1

I am developing a Wikipedia bot to analyze editing contributions. Unfortunately, it takes hours to complete a single run and during that time Wikipedia's database replication delay—at some point during the run—is sure to exceed 5 seconds (the default maxlag value). The recommendation in the API's maxlag parameter is to detect the lag error, pause for X seconds and retry.

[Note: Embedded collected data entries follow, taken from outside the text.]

### src/rtl/bp_be_retire_track_pkg.sv
`default_nettype none
// ============================================================================
// Module   : bp_be_pkg
// Purpose  : Shared types for the backend retire tracker (FSM states and the
//            width-parameterised pipeline slot struct).
// Revision : 1.0  initial release
// ============================================================================

// The slot widths come from module parameters, so the struct is stamped out
// inside each user through this macro instead of living in the package.
`define BP_BE_DECLARE_RETIRE_SLOT_S(exc_w, spc_w) \
    typedef struct packed {                        \
        logic              v;                      \
        logic              qv;                     \
        logic [exc_w-1:0]  exc;                    \
        logic [spc_w-1:0]  spc;                    \
    } bp_be_retire_slot_s

`define BP_BE_RETIRE_SLOT_WIDTH(exc_w, spc_w) (2 + (exc_w) + (spc_w))

package bp_be_pkg;

    typedef enum logic [1:0] {
        e_run   = 2'd0,
        e_drain = 2'd1,
        e_wfi   = 2'd2
    } bp_be_retire_track_state_e;

    // Wide enough for drain_cycles_p up to 7.
    localparam int c_drain_cnt_w = 3;

endpackage

`default_nettype wire

### src/rtl/bp_be_retire_track_slot.sv
`default_nettype none
// ============================================================================
// Module   : bp_be_retire_track_slot
// Purpose  : One pipeline slot register with load and kill control; kill
//            empties the slot and takes priority over load.
// Revision : 1.0  initial release
// ============================================================================

module bp_be_retire_track_slot #(
    parameter int exception_width_p = 16,
    parameter int special_width_p   = 8,
    parameter int slot_width_p      = `BP_BE_RETIRE_SLOT_WIDTH(exception_width_p, special_width_p)
) (
    input  logic                    clk_i,
    input  logic                    reset_n_i,
    input  logic                    load_i,
    input  logic                    kill_i,
    input  logic [slot_width_p-1:0] data_i,
    output logic [slot_width_p-1:0] data_o
);

    logic [slot_width_p-1:0] r_data;

    always_ff @(posedge clk_i or negedge reset_n_i) begin
        if (!reset_n_i) begin
            r_data <= '0;
        end else if (kill_i) begin
            r_data <= '0;
        end else if (load_i) begin
            r_data <= data_i;
        end
    end

    assign data_o = r_data;

endmodule

`default_nettype wire

### src/rtl/bp_be_retire_track.sv
`default_nettype none
// ============================================================================
// Module   : bp_be_retire_track
// Purpose  : Follows issued ops through ex1/ex2, accumulates exception and
//            special flags, presents the retire bundle two cycles after issue
//            and blocks issue during post-exception drain and WFI.
//            Optional statistics counters: BP_BE_RETIRE_TRACK_STATS_EN.
// Revision : 1.0  initial release
// ============================================================================

module bp_be_retire_track
    import bp_be_pkg::*;
#(
    parameter int exception_width_p = 16,
    parameter int special_width_p   = 8,
    parameter int wfi_idx_p         = 0,
    parameter int drain_cycles_p    = 2
) (
    input  logic                         clk_i,
    input  logic                         reset_n_i,
    input  logic                         issue_v_i,
    input  logic                         issue_queue_v_i,
    output logic                         issue_ready_o,
    input  logic [exception_width_p-1:0] ex1_exception_i,
    input  logic [special_width_p-1:0]   ex1_special_i,
    input  logic [exception_width_p-1:0] ex2_exception_i,
    input  logic [special_width_p-1:0]   ex2_special_i,
    input  logic                         flush_i,
    input  logic                         irq_waiting_i,
    output logic                         retire_v_o,
    output logic                         retire_queue_v_o,
    output logic [exception_width_p-1:0] retire_exception_o,
    output logic [special_width_p-1:0]   retire_special_o
`ifdef BP_BE_RETIRE_TRACK_STATS_EN
   ,output logic [31:0]                  instret_cnt_o,
    output logic [31:0]                  exc_cnt_o,
    output logic [31:0]                  drain_cnt_o
`endif
);

    `BP_BE_DECLARE_RETIRE_SLOT_S(exception_width_p, special_width_p);

    localparam int c_slot_w = `BP_BE_RETIRE_SLOT_WIDTH(exception_width_p, special_width_p);
    localparam logic [c_drain_cnt_w-1:0] c_drain_init = c_drain_cnt_w'(drain_cycles_p - 1);
    localparam logic [c_drain_cnt_w-1:0] c_drain_one  = c_drain_cnt_w'(1);

    bp_be_retire_slot_s w_ex1_d, w_ex1_q;
    bp_be_retire_slot_s w_ex2_d, w_ex2_q;

    bp_be_retire_track_state_e r_state, w_state_next;
    logic [c_drain_cnt_w-1:0]  r_drain_cnt, w_drain_cnt_next;
    logic                      r_ready_en;

    logic w_has_exc;
    logic w_has_spc;
    logic w_is_wfi;

    // ------------------------------------------------------------------
    // Slot pipeline; flags raised in ex1 belong to the ex1 occupant
    // ------------------------------------------------------------------
    always_comb begin
        w_ex1_d    = '0;
        w_ex1_d.v  = issue_v_i & issue_ready_o;
        w_ex1_d.qv = issue_queue_v_i;

        w_ex2_d    = '0;
        w_ex2_d.v  = w_ex1_q.v;
        w_ex2_d.qv = w_ex1_q.qv;
        if (w_ex1_q.v) begin
            w_ex2_d.exc = w_ex1_q.exc | ex1_exception_i;
            w_ex2_d.spc = w_ex1_q.spc | ex1_special_i;
        end
    end

    bp_be_retire_track_slot #(
        .exception_width_p (exception_width_p),
        .special_width_p   (special_width_p),
        .slot_width_p      (c_slot_w)
    ) u_ex1_slot (
        .clk_i     (clk_i),
        .reset_n_i (reset_n_i),
        .load_i    (1'b1),
        .kill_i    (flush_i),
        .data_i    (w_ex1_d),
        .data_o    (w_ex1_q)
    );

    // The ex2 occupant caused any flush, so only its successor is killed.
    bp_be_retire_track_slot #(
        .exception_width_p (exception_width_p),
        .special_width_p   (special_width_p),
        .slot_width_p      (c_slot_w)
    ) u_ex2_slot (
        .clk_i     (clk_i),
        .reset_n_i (reset_n_i),
        .load_i    (1'b1),
        .kill_i    (flush_i),
        .data_i    (w_ex2_d),
        .data_o    (w_ex2_q)
    );

    assign retire_v_o         = w_ex2_q.v;
    assign retire_queue_v_o   = w_ex2_q.v & w_ex2_q.qv;
    assign retire_exception_o = w_ex2_q.v ? (w_ex2_q.exc | ex2_exception_i) : '0;
    assign retire_special_o   = w_ex2_q.v ? (w_ex2_q.spc | ex2_special_i) : '0;

    assign w_has_exc = |retire_exception_o;
    assign w_has_spc = |retire_special_o;
    assign w_is_wfi  = retire_special_o[wfi_idx_p];

    // ------------------------------------------------------------------
    // Issue-blocking FSM
    // ------------------------------------------------------------------
    always_ff @(posedge clk_i or negedge reset_n_i) begin
        if (!reset_n_i) begin
            r_state     <= e_run;
            r_drain_cnt <= '0;
            r_ready_en  <= 1'b0;
        end else begin
            r_state     <= w_state_next;
            r_drain_cnt <= w_drain_cnt_next;
            r_ready_en  <= 1'b1;
        end
    end

    always_comb begin
        w_state_next     = r_state;
        w_drain_cnt_next = r_drain_cnt;
        case (r_state)
            e_run: begin
                // Exception outranks WFI; a WFI mixed with other specials still sleeps.
                if (retire_v_o) begin
                    if (w_has_exc) begin
                        w_state_next     = e_drain;
                        w_drain_cnt_next = c_drain_init;
                    end else if (w_is_wfi) begin
                        w_state_next = e_wfi;
                    end else if (w_has_spc) begin
                        w_state_next     = e_drain;
                        w_drain_cnt_next = c_drain_init;
                    end
                end
            end
            e_drain: begin
                if (r_drain_cnt == '0) begin
                    w_state_next = e_run;
                end else begin
                    w_drain_cnt_next = r_drain_cnt - c_drain_one;
                end
            end
            e_wfi: begin
                if (irq_waiting_i || flush_i) begin
                    w_state_next = e_run;
                end
            end
            default: begin
                w_state_next     = e_run;
                w_drain_cnt_next = '0;
            end
        endcase
    end

    // Held low for the first edge after reset release.
    assign issue_ready_o = r_ready_en & (r_state == e_run);

`ifdef BP_BE_RETIRE_TRACK_STATS_EN
    logic [31:0] r_instret_cnt;
    logic [31:0] r_exc_cnt;
    logic [31:0] r_drain_stat_cnt;
    logic        w_instret_inc;
    logic        w_exc_inc;
    logic        w_drain_inc;

    assign w_instret_inc = retire_queue_v_o & ~w_has_exc;
    assign w_exc_inc     = retire_v_o & w_has_exc;
    assign w_drain_inc   = (r_state == e_drain) | (r_state == e_wfi);

    always_ff @(posedge clk_i or negedge reset_n_i) begin
        if (!reset_n_i) begin
            r_instret_cnt    <= '0;
            r_exc_cnt        <= '0;
            r_drain_stat_cnt <= '0;
        end else begin
            if (w_instret_inc && (r_instret_cnt != '1)) r_instret_cnt <= r_instret_cnt + 32'd1;
            if (w_exc_inc && (r_exc_cnt != '1))         r_exc_cnt     <= r_exc_cnt + 32'd1;
            if (w_drain_inc && (r_drain_stat_cnt != '1)) r_drain_stat_cnt <= r_drain_stat_cnt + 32'd1;
        end
    end

    assign instret_cnt_o = r_instret_cnt;
    assign exc_cnt_o     = r_exc_cnt;
    assign drain_cnt_o   = r_drain_stat_cnt;
`endif

endmodule

`default_nettype wire

### config.mk
export PLATFORM = sky130hd
export DESIGN_NAME = bp_be_retire_track
export DESIGN_NICKNAME = d
export VERILOG_FILES = /design/src/rtl/bp_be_retire_track_pkg.sv /design/src/rtl/bp_be_retire_track_slot.sv /design/src/rtl/bp_be_retire_track.sv
export SDC_FILE = /design/constraint.sdc
export NUM_CORES = 1
export LEC_CHECK = 0
export ABC_AREA = 1
export CAP_MARGIN = 20
export CORE_UTILIZATION = 35
export CTS_CLUSTER_DIAMETER = 30
export DETAILED_ROUTE_END_ITERATION = 16
export DONT_BUFFER_PORTS = 1
export PLACE_DENSITY_LB_ADDON = 0.12
export SLEW_MARGIN = 25
export SYNTH_ARGS = -nofsm -noshare
export SYNTH_HDL_FRONTEND = slang
export SYNTH_SLANG_ARGS = --single-unit
### constraint.sdc
create_clock -name clk_i -period 1.9 [get_ports clk_i]
set_input_delay 0.38 -clock clk_i [delete_from_list [all_inputs] [get_ports clk_i]]
set_output_delay 0.38 -clock clk_i [all_outputs]
set_load 0.05 [all_outputs]
==> impl_metrics.yaml, run 1 <==
hold_path:
  hold_start: "flush_i"
  worstHoldPathType: "input port to flip-flop"
  hold_depth: 1
  whs_endpoint: "u_ex2_slot.data_o[1]"
layout:
  fill_cells: 438
  antenna_cells: 0
  drive_gt1_share_pct: 24.8
  stdcell_count: 294
  fin_util_pct: 49.1
  area_delta_synth_final_pct: 31.2
  final_nets: 298
drt:
  drt_iter0_drc: 94
  vias_per_cell: 4.79
  vias: 1409
  drt-total-wl_mm: 3.90
  wire_per_inst_um: 13.2
  drtAntennaViolNets: 0
  firstDrtPassIters: 11
  drc: 4
clock_network:
  cts.sinks: 34
  clock_path_buffers: 2
  clk_latency_ns: 0.27
  h-tree-depth: 2
  cts_tree: "yes"
  clock-root-buffer: "clkbuf_8"
  cts_buffers: 5
  clk_pin_slew_worst_paths_ns: 0.07
worst_setup_path:
  worst-path-buf-inv: 3
  worstRegToRegCells: 10
  arrival_ns: 1.43
  crit_slowest_cell: "dfrtp_2"
  worstReg2RegStart: "u_ex2_slot.data_o[25]"
  regToRegSetupSlack_ns: 0.18
  crit_chain: "buf_4 -> o21ai_0 -> inv_1 -> buf_12"
  crit_fanout: 18
  endpoint_kind: "output port"
  path_delay_family: "buffers and inverters"
  start_kind: "flip-flop"
  worst_ep_required_time_ns: 1.52
  reg2reg_to: "r_drain_cnt[0]"
  cp_slowest_stage_delay_ns: 0.41
  crit_type: "flip-flop to output port"
sta:
  hold_viol_final: 0
  finalMaxSlewViolations: 0
  rsz0062_at_grt: "no"
  setup_viol: 0
  fin_crit_ns: 1.81
  fin_crit_sh_pct: 95.2
  fmax_mhz: 553
  setup_tns_ns: 0
  finClkSkew_ns: 0.00575
outcome:
  status: "complete, but fails checks"
  violations: "design-rule violations"
yosys:
  ys_types: 20
  yosys.area.top_type_share_pct: 50.8
  syn-mean-instance-area_um2: 7.90
  ys_seq_area_share_pct: 50.8
  yosysWarnings: 0
  yosysTopAreaCell: "dfrtp_1"
  synth_area_leaders: "dfrtp_1 51%, nor2_1 11%, nand2_1 10%, inv_1 7.2%, o21ai_2 5.2%"
  syn_area_um2: 1680
  ys_ff_latch: 34
  syn_nets: 268
  synth_cells: 212
place:
  gp_congestion: 0.781
  dpl.cell_count: 285
  dpl.hpwl_mm: 2.86
  io_buffers: 0
die:
  initial_core_util_pct: 37.4
  die_h_um: 71.2
  dieArea_um2: 5070
  top_level_ports: 81
  die_w_um: 71.2
  rows: 24
  fp.coreArea_um2: 4470
grt:
  grt_max_degree: 35
  overflow: 0
  grt_antenna_before_repair: 0
  grt_first_pass_wirelength_mm: 6.47
  grt_use_total_pct: 17.1
  grt_pass1_vias: 1455
power:
  power_leakage_uw: 0.00125
  vdd_drop_max_v: 0.000354
  powerDensity_nw_per_um2: 834
run:
  cap_violations: 0
==> through the flow <==
step	power, uW	setup slack [ns]	hold WS (ns)	instance area [um^2]
global placement	1270	0.312	0.0851	2080
finish	1830	0.0914	0.160	2200
global route	1960	0.00414	0.140	2200
CTS	1860	0.0600	0.143	2200
detailed placement	1300	0.218	0.0849	2080
floorplan	1180	0.115	0.0844	1710
==> timing repair <==
item	4_1_cts	5_1_grt
gates resized for setup	0	0
hold buffers	2	0
buffers inserted	0	0
endpoints found under the setup margin	0	0
hold endpoints to repair	34	0
==> power breakdown <==
part,switching [uW],leakage [uW],internal (uW),total (uW)
clock network,235,0.0000443,287,522
logic,323,0.000748,169,492
registers,40.4,0.000462,778,819
total,599,0.00125,1230,1830
==> registers in the layout, summed over array words and instances, names as in the netlist <==
name	count
u_ex2_slot.data_o	26
r_state	2
r_drain_cnt	3
u_ex1_slot.data_o	2
r_ready_en	1
==> synth_stat cells <==
library cell / instances
nand2_2: 3
buf_1: 1
ha_1: 2
nor2_1: 47
a21oi_1: 5
clkbuf_1: 5
nand4_1: 3
nand3_1: 3
dfrtp_1: 34
o21ai_1: 5
nor3_1: 1
conb_1: 1
inv_1: 32
nand2_1: 45
buf_6: 2
nor2_4: 2
nand3_2: 2
nor2_2: 2
o21ai_2: 10
o21ai_0: 7
==> cells by family after synthesis <==
group                      after synthesis  share of synthesized area, %
DFF                                     34                          50.8
and+or+nand+nor                        108                          27.3
buffers and inverters                   40                          9.86
adders and majority gates                2                          1.49
AOI/OAI and AO/OA                       27                          10.3
other                                    1                         0.224
==> layout by cell type, fill, tap and decap left out <==
cell type       n
nor2_1         43
clkbuf_1        1
nand3_2         2
inv_1          32
o21ai_2        10
nor2_2          2
conb_1          1
nand2_2         3
a21oi_1         5
o21ai_1         5
o21ai_0         7
dfrtp_2         1
buf_12         12
clkbuf_8        6
buf_4          18
nand2_1        45
ha_1            2
nand4_1         3
nor3_1          1
dlygate4sd3_1   1
dfrtp_1        33
nor2_4          6
nand3_1         3
==> worst max path at each step <==
| stage | startpoint | end | cells after the start |
|---|---|---|---|
| 2_1_floorplan | u_ex2_slot.data_o[25] | r_drain_cnt[2] | 9 |
| 6_report | u_ex2_slot.data_o[25] | retire_exception_o[1] | 4 |
| 3_5_place_dp | u_ex2_slot.data_o[25] | r_drain_cnt[0] | 10 |
| 4_1_cts | u_ex2_slot.data_o[25] | retire_exception_o[1] | 4 |
| 3_3_place_gp | u_ex2_slot.data_o[25] | r_drain_cnt[2] | 10 |
| 5_1_grt | u_ex2_slot.data_o[25] | retire_exception_o[1] | 4 |
==> worst register-to-register path, delay by kind of cell (launching register included) <==
family / cells / cell delay [ns]
AO/OA/AOI/OAI: 1 / 0.16
buffers and inverters: 1 / 0.23
flip-flops: 1 / 0.44
AND/OR/NAND/NOR: 8 / 0.82
==> layer usage <==
| layer | up-vias | GRT usage [%] | share of wire [%] |
|---|---|---|---|
| li1 | 699 | - | - |
| met1 | 655 | 18.0 | 38 |
| met2 | 51 | 30.3 | 54 |
| met3 | 4 | 6.84 | 7.5 |
| met4 | 0 | 6.89 | 0.87 |
| met5 | - | 0 | 0 |
==> layout make-up <==
cell class	count	area [um^2]	share of cell area [%]
inverters	32	120	5.46
well taps	52	65.1	2.96
clock buffers	7	86.3	3.93
multi-input cells	138	689	31.4
flip-flops and latches	34	852	38.8
repair buffers	31	385	17.5
Note: power is estimated with default switching activity, not from simulation.
==> run 2: changes to the inputs <==
--- a/config.mk
+++ b/config.mk
@@ -7,7 +7,7 @@
 export LEC_CHECK = 0
 export ABC_AREA = 1
 export CAP_MARGIN = 20
-export CORE_UTILIZATION = 35
+export CORE_UTILIZATION = 49
 export CTS_CLUSTER_DIAMETER = 30
 export DETAILED_ROUTE_END_ITERATION = 16
 export DONT_BUFFER_PORTS = 1
==> run 2 against run 1 <==
Net effect:
- the run now ends clean
- via count up 0.57%
- critical path depth unchanged
- cell count is 3.7% lower
- critical endpoint unchanged
- utilization grew 19 points
- largest power group unchanged
- highest routed layer unchanged
- global-route usage increased by 4.7 points
- critical path type unchanged
- die area is 28% lower
- combinational power is 3% lower
- setup slack better by 0.035 ns
- first-iteration DRC count is 36% lower
- final area fell by 2.8%
==> impl_metrics.yaml, run 2 (synthesis gave the netlist of run 1 again) <==
drt:
  wire_per_inst_um: 12.8
  drt-total-wl_mm: 3.63
  drtAntennaViolNets: 0
  vias: 1417
  firstDrtPassIters: 6
  drt_iter0_drc: 60
  vias_per_cell: 5.01
  drc: 0
sta:
  setup_tns_ns: 0
  whs_ns: 0.101
  hold_viol_final: 0
  rsz0062_at_grt: "no"
  finalMaxSlewViolations: 0
  fin_crit_sh_pct: 93.3
  setup_viol: 0
  finClkSkew_ns: 0.00695
  fin_crit_ns: 1.77
  fmax_mhz: 564
power:
  p_sw_share_pct: 32.8
  seq_power_share_pct: 45.4
  powerDensity_nw_per_um2: 847
  p_comb_share_pct: 26.4
  p_int_uw: 1210
  finalPower_uw: 1810
  clockPowerShare_pct: 28.2
  power_leakage_uw: 0.00120
  vdd_drop_max_v: 0.000542
  p_sw_uw: 594
place:
  io_buffers: 0
  gp_congestion: 0.752
  dpl.cell_count: 272
  dpl.hpwl_mm: 2.78
layout:
  fin_util_pct: 67.7
  area_delta_synth_final_pct: 27.5
  layout_common_cells: "45 x nand2_1, 43 x nor2_1, 33 x dfrtp_1"
  drive_gt1_share_pct: 25.9
  final_nets: 294
  stdcell_count: 283
  largest_reg_flops: 26
  layout_commonest_cell: "nand2_1"
  antenna_cells: 0
worst_setup_path:
  crit_type: "flip-flop to output port"
  crit_slowest_cell: "dfrtp_2"
  path_delay_family: "buffers and inverters"
  endpoint_kind: "output port"
  worst_ep_required_time_ns: 1.52
  cp_slowest_stage_delay_ns: 0.45
  crit_fanout: 8
  worst-path-buf-inv: 3
  arrival_ns: 1.39
  crit_chain: "buf_4 -> o21ai_0 -> inv_1 -> buf_12"
  start_kind: "flip-flop"
die:
  initial_core_util_pct: 53.1
  die_h_um: 60.5
  top_level_ports: 81
  fp.coreArea_um2: 3150
  rows: 20
  dieArea_um2: 3660
  die_w_um: 60.5
clock_network:
  clock-root-buffer: "clkbuf_4"
  clock_path_buffers: 2
  clk_pin_slew_worst_paths_ns: 0.10
  h-tree-depth: 2
  cts_tree: "yes"
  clk_latency_ns: 0.33
  cts.sinks: 34
  cts_buffers: 5
grt:
  grt_max_degree: 35
  overflow: 0
  grt_first_pass_wirelength_mm: 5.58
  grt_pass1_vias: 1350
  grt_use_total_pct: 21.8
  grt_antenna_before_repair: 0
run:
  cap_violations: 0
hold_path:
  worstHoldPathType: "input port to flip-flop"
outcome:
  status: "complete, no violations"
-- run 2: cell count changes in the layout (fill, tap and decap cells not counted), moves of 2 or more --
| cell | change |
|---|---|
| buf_12 | -2 |
| buf_4 | -2 |
| clkbuf_4 | +5 |
| clkbuf_8 | -6 |
| clkinv_2 | +2 |
| clkinvlp_4 | +3 |
| inv_1 | -4 |
-- run 2: worst paths after layout --
| check | depth (start not counted) | slack, ns | startpoint | endpoint |
|---|---|---|---|---|
| min in group asynchronous | 2 | 0.48 | reset_n_i | u_ex2_slot.data_o[10] |
| worst min-delay path | 1 | 0.10 | flush_i | u_ex2_slot.data_o[7] |
| worst max register to register | 10 | 0.28 | u_ex2_slot.data_o[25] | r_drain_cnt[1] |
| max in group asynchronous | 2 | 1.24 | reset_n_i | u_ex2_slot.data_o[25] |
| worst max-delay path | 4 | 0.13 | u_ex2_slot.data_o[25] | retire_exception_o[1] |
| worst min register to register | 2 | 0.50 | u_ex1_slot.data_o[24] | u_ex2_slot.data_o[24] |
-- run 2: layer usage --
metal	up-vias	wire length [um]	share of wire (%)	track usage, %
met5	-	0	0	0
met4	0	71	2.0	11.4
met3	10	348	9.6	9.59
met2	65	1890	52	37.7
met1	653	1320	36	22.4
li1	689	-	-	-
-- run 2: timing repair --
item,4_1_cts,5_1_grt
setup endpoints to repair,11,0
setup buffers,1,0
hold endpoints to repair,34,0
hold buffers,2,0
gates resized for setup,4,0
-- run 2: stage by stage --
step / worst slack, ns / area (um^2)
2_1_floorplan: 0.115 / 1710
3_3_place_gp: 0.306 / 2010
3_5_place_dp: 0.250 / 2010
4_1_cts: 0.107 / 2140
5_1_grt: 0.0453 / 2140
6_report: 0.127 / 2140
-- run 2: power by group through the flow --
stage / clock, uW / sequential (uW) / combinational, uW
after floorplan: 0 / 823 / 361
after global placement: 0 / 835 / 426
after detailed placement: 0 / 838 / 446
after CTS: 523 / 821 / 476
after global routing: 554 / 829 / 527
final: 510 / 820 / 478
-- run 2: worst register-to-register path: stages, from the launching register on --
cell	delay (ns)
dfrtp_2	0.45
buf_4	0.19
o21ai_0	0.13
nand2_2	0.08
nor2_2	0.11
nand2_2	0.07
nor2_4	0.14
nand3_2	0.14
nand3_2	0.12
nand2_1	0.07
nand2_1	0.05
-- run 2: final cells by class --
| cell class | instances | area (um^2) |
|---|---|---|
| flip-flops and latches | 34 | 852 |
| inverters | 32 | 131 |
| multi-input cells | 138 | 689 |
| repair buffers | 27 | 330 |
| clock buffers | 5 | 37.5 |
| well taps | 44 | 55.1 |
| fillers | 268 | 1020 |
| clock inverters | 3 | 40.0 |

But all I am doing is reading contributions with:

usrpg = pywikibot.Page(site, 'User:' + username)
usr = pywikibot.User(usrpg)
for contrib in usr.contributions(total=max_per_user_contribs):
    # (analyzes contrib here)

How to detect the error and resume it? This is the error:

WARNING: API error maxlag: Waiting for 10.64.32.21: 7.1454429626465 seconds lagged
Traceback (most recent call last):
  File ".../bot/core/pwb.py", line 256, in <module>
    if not main():
  File ".../bot/core/pwb.py", line 250, in main
    run_python_file(filename, [filename] + args, argvu, file_package)
  File ".../bot/core/pwb.py", line 121, in run_python_file
    main_mod.__dict__)
  File "analyze_activity.py", line 230, in <module>
    attrs = usr.getprops()
  File ".../bot/core/pywikibot/page.py", line 2913, in getprops
    self._userprops = list(self.site.users([self.username, ]))[0]
  File ".../bot/core/pywikibot/data/api.py", line 2739, in __iter__
    self.data = self.request.submit()
  File ".../bot/core/pywikibot/data/api.py", line 2183, in submit
    raise APIError(**result['error'])
pywikibot.data.api.APIError: maxlag: Waiting for 10.64.32.21:
    7.1454 seconds lagged [help:See https://en.wikipedia.org/w/api.php for API usage]
<class 'pywikibot.data.api.APIError'>
CRITICAL: Closing network session.

It occurs to me to catch the exception thrown in that line of code:

 raise APIError(**result['error'])

But then restarting the contributions for the user seems terribly inefficient. Some users have 400,000 edits, so rerunning that from the beginning is a lot of backsliding.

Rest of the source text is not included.